Old Milwaukee, Big Cabs, Zero Apologies
Milwaukee · Milwaukee · Steak House · Visit Website ↗
Reviewed May 1, 2026
Wingman Metrics
Walking into Five O'Clock is like stepping into 1962 — white tablecloths, low lighting, the kind of place where your grandfather ordered a Manhattan and meant it. The wine list follows the same philosophy: no surprises, no apologies, and an unambiguous love letter to California Cabernet. If you came looking for Burgundy or something orange and funky, this is not your room.
The list runs 150-250 bottles and is essentially a California Cab hall of fame — Caymus, Silver Oak, Jordan, Stag's Leap, Duckhorn, Far Niente, and Opus One all make appearances, which is exactly what you'd expect from a steakhouse that has been feeding Milwaukee since 1946. What it lacks is any meaningful breadth: Old World representation is thin, and there's little here for anyone who wants to stray off the beaten Napa path. That said, for what it is — a classic American steakhouse wine list — it delivers the canon reliably, and the 2024 Wine Spectator Award of Excellence confirms the list is at least curated with intention. The ceiling is high (Opus One territory), but the floor is accessible enough that you won't feel trapped.
Twelve to twenty pours by the glass is a respectable spread for a restaurant of this size and style, and the program almost certainly leans heavily on the same California names that anchor the bottle list. Rotation appears static rather than adventurous — don't expect the by-the-glass menu to change with the seasons — but for a steakhouse crowd that wants a dependable Cab with their ribeye, it does the job without drama.
Jordan Cabernet Sauvignon — $40
Jordan consistently punches above its price point — structured, food-friendly, and approachable without sacrificing backbone. In a list where bottles climb fast toward the triple digits, Jordan is the one you order when you want the steakhouse Cab experience without the steakhouse Cab markup anxiety.
Far Niente Chardonnay
Every table in the room is ordering a Cab, which means the Far Niente Chardonnay is sitting quietly underordered. It's a serious, richly textured white that holds its own against a shrimp cocktail or a lobster tail, and in a list this red-heavy, it's genuinely the most interesting detour available.
Opus One
Opus One is the trophy wine on any list — and restaurants know it. At a steakhouse with steep markups across the board, you're paying a significant premium for the name recognition. The wine is good, but the value equation rarely works in your favor here. Save Opus One for a wine shop purchase and put that money toward two better bottles.

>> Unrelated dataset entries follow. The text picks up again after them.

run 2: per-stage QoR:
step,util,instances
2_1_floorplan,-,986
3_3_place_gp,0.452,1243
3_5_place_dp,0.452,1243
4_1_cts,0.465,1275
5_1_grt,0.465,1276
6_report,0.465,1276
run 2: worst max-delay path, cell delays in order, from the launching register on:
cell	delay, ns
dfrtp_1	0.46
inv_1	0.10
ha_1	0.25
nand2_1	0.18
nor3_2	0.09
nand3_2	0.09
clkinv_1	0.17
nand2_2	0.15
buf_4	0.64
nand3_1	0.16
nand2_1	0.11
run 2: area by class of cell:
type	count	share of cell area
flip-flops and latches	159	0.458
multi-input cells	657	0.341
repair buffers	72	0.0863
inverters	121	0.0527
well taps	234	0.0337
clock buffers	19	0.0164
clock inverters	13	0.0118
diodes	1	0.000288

Stag's Leap Wine Cellars Cabernet Sauvignon + Dry-aged ribeye
Stag's Leap has the structure to stand up to the fat and char on a dry-aged ribeye without steamrolling it — there's enough elegance in the tannins to complement rather than compete. It's a classic pairing that earns its cliché status by simply working every time.
✔️ The Bottom Line
Five O'Clock is a reliable, old-school institution that does exactly what it promises — big steaks, big Cabs, zero fuss — and the Wine Spectator nod confirms the list is more than an afterthought. Just don't come here looking for discovery; come here looking for a great bottle of California Cabernet with a perfect ribeye, and you'll leave happy.